Le Conseil européens pour les réfugiés et exilés (ECRE) note que des données récentes de Frontex, indiquent que 106.000 traversées des Balkans occidentaux vers l'UE ont été enregistrées de début janvier à septembre de cette année, soit 170 % de plus que la même période de 2021. « Pendant ce temps, les migrants tunisiens sont contraints de rechercher de nouvelles routes plus sûres vers l'Europe, comme la route des Balkans. 15.000 migrants tunisiens ont ainsi emprunté la voie alternative turco-serbe au risque de violences physiques et institutionnelles pour rejoindre l'UE » souligne le Conseil.

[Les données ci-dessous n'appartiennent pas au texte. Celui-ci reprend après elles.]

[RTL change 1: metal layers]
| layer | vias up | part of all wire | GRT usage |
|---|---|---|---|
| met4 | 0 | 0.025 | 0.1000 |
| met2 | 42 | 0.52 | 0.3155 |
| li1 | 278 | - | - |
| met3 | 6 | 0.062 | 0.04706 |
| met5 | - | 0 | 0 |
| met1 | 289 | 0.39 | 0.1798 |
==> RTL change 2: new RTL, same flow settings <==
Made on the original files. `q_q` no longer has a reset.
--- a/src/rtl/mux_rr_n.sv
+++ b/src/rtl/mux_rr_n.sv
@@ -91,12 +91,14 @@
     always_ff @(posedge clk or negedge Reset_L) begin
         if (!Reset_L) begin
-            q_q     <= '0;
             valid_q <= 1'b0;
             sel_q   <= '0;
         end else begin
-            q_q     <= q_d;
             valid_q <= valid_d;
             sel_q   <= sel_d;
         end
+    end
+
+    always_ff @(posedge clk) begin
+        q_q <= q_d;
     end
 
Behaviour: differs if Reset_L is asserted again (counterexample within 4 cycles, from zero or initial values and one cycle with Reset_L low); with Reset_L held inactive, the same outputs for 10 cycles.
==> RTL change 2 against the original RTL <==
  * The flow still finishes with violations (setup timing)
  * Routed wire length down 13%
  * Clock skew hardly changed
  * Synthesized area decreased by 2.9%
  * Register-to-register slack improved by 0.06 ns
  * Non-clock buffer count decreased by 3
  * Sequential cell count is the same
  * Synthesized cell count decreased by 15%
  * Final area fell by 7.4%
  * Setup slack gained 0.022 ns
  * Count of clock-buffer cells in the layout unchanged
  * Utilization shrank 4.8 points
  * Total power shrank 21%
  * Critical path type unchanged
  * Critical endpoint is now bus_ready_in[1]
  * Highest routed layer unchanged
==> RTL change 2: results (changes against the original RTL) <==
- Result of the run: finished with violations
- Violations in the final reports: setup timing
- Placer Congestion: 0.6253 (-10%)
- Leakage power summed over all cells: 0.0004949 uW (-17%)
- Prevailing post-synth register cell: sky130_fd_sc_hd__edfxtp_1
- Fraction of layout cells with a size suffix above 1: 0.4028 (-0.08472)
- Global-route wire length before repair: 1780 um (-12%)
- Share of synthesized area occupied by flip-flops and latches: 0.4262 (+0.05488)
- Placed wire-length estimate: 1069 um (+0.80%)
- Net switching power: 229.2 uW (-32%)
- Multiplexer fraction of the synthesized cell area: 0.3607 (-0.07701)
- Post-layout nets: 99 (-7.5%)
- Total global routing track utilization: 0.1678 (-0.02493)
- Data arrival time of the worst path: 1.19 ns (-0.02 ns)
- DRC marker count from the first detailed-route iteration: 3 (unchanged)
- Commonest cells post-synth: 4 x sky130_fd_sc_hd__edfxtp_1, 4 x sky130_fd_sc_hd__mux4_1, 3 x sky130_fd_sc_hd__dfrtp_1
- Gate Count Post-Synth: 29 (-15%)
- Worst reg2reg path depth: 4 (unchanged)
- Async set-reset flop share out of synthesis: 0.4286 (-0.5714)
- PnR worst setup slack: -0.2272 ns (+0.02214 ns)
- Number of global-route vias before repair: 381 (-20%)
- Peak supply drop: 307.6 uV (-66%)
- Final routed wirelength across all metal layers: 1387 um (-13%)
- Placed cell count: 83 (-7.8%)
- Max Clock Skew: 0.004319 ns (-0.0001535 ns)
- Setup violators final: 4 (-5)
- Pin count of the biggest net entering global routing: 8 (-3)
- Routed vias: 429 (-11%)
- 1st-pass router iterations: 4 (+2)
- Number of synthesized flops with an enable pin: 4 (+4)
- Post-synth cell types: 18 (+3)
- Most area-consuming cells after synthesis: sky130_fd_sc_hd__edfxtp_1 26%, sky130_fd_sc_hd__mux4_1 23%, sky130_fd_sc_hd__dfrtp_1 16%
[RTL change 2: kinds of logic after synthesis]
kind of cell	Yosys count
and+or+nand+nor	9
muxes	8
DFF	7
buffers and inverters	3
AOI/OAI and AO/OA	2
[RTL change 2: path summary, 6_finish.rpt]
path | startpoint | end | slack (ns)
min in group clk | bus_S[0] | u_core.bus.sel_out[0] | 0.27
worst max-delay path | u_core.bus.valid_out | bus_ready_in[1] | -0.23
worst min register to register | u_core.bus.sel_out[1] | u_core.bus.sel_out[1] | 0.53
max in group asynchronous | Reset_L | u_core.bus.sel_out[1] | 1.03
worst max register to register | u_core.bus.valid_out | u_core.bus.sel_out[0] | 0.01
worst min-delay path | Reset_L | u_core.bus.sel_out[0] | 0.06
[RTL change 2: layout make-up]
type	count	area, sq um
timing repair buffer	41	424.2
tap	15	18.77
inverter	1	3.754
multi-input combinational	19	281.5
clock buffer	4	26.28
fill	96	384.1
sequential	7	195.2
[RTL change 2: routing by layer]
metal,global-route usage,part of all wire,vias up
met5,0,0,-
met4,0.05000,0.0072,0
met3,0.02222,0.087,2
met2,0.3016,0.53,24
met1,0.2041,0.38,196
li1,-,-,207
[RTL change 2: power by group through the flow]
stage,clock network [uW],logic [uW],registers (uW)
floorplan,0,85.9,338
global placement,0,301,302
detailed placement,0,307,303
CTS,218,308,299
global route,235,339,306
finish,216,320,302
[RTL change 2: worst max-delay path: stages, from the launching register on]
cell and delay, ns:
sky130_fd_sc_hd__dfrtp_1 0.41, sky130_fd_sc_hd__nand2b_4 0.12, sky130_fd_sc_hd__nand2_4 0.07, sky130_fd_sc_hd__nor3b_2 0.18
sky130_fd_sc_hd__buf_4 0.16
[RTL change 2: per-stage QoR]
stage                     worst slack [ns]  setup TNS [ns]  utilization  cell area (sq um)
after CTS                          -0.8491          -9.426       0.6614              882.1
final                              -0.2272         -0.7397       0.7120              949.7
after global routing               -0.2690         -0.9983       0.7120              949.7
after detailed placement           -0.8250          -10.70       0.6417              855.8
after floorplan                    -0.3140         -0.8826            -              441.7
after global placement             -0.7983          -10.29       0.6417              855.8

La Serbie a décidé de s'aligner sur la politique de l'Union européenne au sujet de la liste des pays faisant l'objet d'un visa à l'entrée. Elle imposera donc un visa aux Tunisiens dès le 20 novembre prochain. Les cas de violences commises à l'encontre des Tunisiens qui arrivent sur le sol serbe ne sont pas récents. En 2013 le ministère des Affaires étrangères avait émis des inquiétudes concernant les procédures frontalières coercitives et les interrogatoires imposés aux touristes tunisiens malgré l'accord bilatéral entre les deux pays, qui stipule l'exemption de visa pour les titulaires de passeports ordinaires. Le ministère avait dû coordonner avec l'ambassade de Tunisie à Belgrade pour intervenir auprès des autorités serbes et faciliter les rapatriements.
Aujourd'hui et devant la montée de la violence que rapportent les migrants et les associations opérant sur la frontière serbo-hongroise, les autorités tunisiennes restent prudentes et avares en prise de position. Ce n'est qu'après l'ampleur qu'a pris la polémique que le directeur général de la diplomatie au sein du ministère des Affaires étrangères, Mohamed Trabelsi a affirmé que les autorités tunisiennes avaient contacté les autorités serbes au sujet des Tunisiens se trouvant à l'aéroport de Belgrade, capitale de la Serbie. L'ambassade tunisienne a été notifiée de la présence de 26 citoyens, le samedi 29 octobre 2022. Mohamed Trabelsi a affirmé que 21 des 26 Tunisiens ont pu quitter la Serbie vers la Tunisie, soulignant que le nombre de Tunisiens entrant sur le territoire serbe ayant considérablement progressé, la Serbie a décidé de soumettre l'entrée de Tunisiens à une liste de critères jusqu'à l'entrée en vigueur du visa. Le responsable a enfin assuré qu'il n'y aurait pas de Tunisiens en état de détention « selon les autorités serbes ». Il s'agirait, selon la version officielle, d'une salle d'attente. Il a indiqué que le conseiller diplomatique auprès de l'ambassade de Tunisie en Serbie rendra visite aux Tunisiens présents sur place. Au vu des différents témoignages qui relatent les conditions d'« accueil » qui sont réservées aux Tunisiens sur place, et ne s'agissant surtout pas d'une première, il était grand temps de dépêcher le conseiller diplomatique pour savoir exactement ce qui se passe à la « salle d'attente » de l'aéroport de Belgrade.